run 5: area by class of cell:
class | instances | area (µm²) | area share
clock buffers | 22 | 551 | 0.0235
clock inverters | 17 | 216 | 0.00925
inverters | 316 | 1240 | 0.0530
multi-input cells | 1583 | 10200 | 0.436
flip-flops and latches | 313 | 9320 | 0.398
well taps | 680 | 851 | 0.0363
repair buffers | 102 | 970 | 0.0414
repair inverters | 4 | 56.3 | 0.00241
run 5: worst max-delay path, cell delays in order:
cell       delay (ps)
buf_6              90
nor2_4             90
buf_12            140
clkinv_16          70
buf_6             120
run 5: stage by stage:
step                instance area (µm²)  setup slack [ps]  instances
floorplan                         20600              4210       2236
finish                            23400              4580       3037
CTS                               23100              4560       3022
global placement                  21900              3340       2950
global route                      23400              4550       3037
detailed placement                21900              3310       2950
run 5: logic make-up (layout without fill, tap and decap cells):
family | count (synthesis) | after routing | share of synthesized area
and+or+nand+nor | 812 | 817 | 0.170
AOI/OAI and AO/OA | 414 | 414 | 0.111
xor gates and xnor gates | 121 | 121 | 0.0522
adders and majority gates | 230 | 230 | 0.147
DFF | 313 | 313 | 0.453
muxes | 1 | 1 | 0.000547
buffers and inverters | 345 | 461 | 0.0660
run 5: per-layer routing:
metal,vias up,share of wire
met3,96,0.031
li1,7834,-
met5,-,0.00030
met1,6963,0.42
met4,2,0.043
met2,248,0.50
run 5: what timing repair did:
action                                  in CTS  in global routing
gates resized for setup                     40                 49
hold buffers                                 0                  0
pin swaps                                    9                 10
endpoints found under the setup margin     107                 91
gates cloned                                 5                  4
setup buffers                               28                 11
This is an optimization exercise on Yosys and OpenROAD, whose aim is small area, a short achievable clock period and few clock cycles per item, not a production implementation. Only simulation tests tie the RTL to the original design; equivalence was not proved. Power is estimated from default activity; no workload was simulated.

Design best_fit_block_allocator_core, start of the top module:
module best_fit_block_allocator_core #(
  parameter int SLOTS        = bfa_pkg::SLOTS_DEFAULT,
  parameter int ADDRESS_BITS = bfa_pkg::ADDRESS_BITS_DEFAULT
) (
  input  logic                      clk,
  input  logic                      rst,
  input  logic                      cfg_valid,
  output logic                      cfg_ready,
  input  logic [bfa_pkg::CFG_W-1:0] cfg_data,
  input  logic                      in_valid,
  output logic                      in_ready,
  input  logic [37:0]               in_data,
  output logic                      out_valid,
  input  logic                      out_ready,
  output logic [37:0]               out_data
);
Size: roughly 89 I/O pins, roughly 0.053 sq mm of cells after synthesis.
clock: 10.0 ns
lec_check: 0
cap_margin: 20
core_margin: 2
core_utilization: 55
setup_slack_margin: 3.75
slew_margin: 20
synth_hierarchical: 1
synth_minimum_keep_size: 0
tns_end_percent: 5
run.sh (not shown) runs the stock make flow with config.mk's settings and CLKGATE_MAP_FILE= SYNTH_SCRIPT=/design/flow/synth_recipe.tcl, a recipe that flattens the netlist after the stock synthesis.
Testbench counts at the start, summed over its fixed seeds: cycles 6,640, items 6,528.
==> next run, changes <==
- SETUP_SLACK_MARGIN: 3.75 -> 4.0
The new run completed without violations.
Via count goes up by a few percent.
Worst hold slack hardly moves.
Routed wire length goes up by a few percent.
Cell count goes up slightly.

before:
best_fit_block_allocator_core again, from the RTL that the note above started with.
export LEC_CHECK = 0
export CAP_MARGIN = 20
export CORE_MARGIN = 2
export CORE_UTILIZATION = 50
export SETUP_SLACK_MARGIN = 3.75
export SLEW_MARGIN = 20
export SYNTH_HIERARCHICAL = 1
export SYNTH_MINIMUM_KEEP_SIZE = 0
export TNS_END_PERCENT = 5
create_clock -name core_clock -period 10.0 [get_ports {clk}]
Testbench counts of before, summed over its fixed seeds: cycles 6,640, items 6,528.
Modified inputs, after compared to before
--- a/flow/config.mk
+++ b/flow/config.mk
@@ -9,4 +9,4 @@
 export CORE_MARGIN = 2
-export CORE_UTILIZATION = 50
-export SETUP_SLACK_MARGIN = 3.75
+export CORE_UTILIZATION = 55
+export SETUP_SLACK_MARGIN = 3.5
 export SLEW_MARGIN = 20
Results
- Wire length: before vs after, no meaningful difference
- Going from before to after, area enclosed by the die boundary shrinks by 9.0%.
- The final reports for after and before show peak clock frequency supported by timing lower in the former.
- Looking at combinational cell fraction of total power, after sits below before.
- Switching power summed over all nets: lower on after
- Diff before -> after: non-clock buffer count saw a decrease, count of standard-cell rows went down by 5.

☆ ☆ ☆ ☆ ☆ ☆ ☆

Beginning at the line with "clock buffers | 22 | 551 | 0.0235" and ending at the line with "instance area (µm²)", reproduce each line of the data above exactly, and add no other lines.

clock buffers | 22 | 551 | 0.0235
clock inverters | 17 | 216 | 0.00925
inverters | 316 | 1240 | 0.0530
multi-input cells | 1583 | 10200 | 0.436
flip-flops and latches | 313 | 9320 | 0.398
well taps | 680 | 851 | 0.0363
repair buffers | 102 | 970 | 0.0414
repair inverters | 4 | 56.3 | 0.00241
run 5: worst max-delay path, cell delays in order:
cell       delay (ps)
buf_6              90
nor2_4             90
buf_12            140
clkinv_16          70
buf_6             120
run 5: stage by stage:
step                instance area (µm²)  setup slack [ps]  instances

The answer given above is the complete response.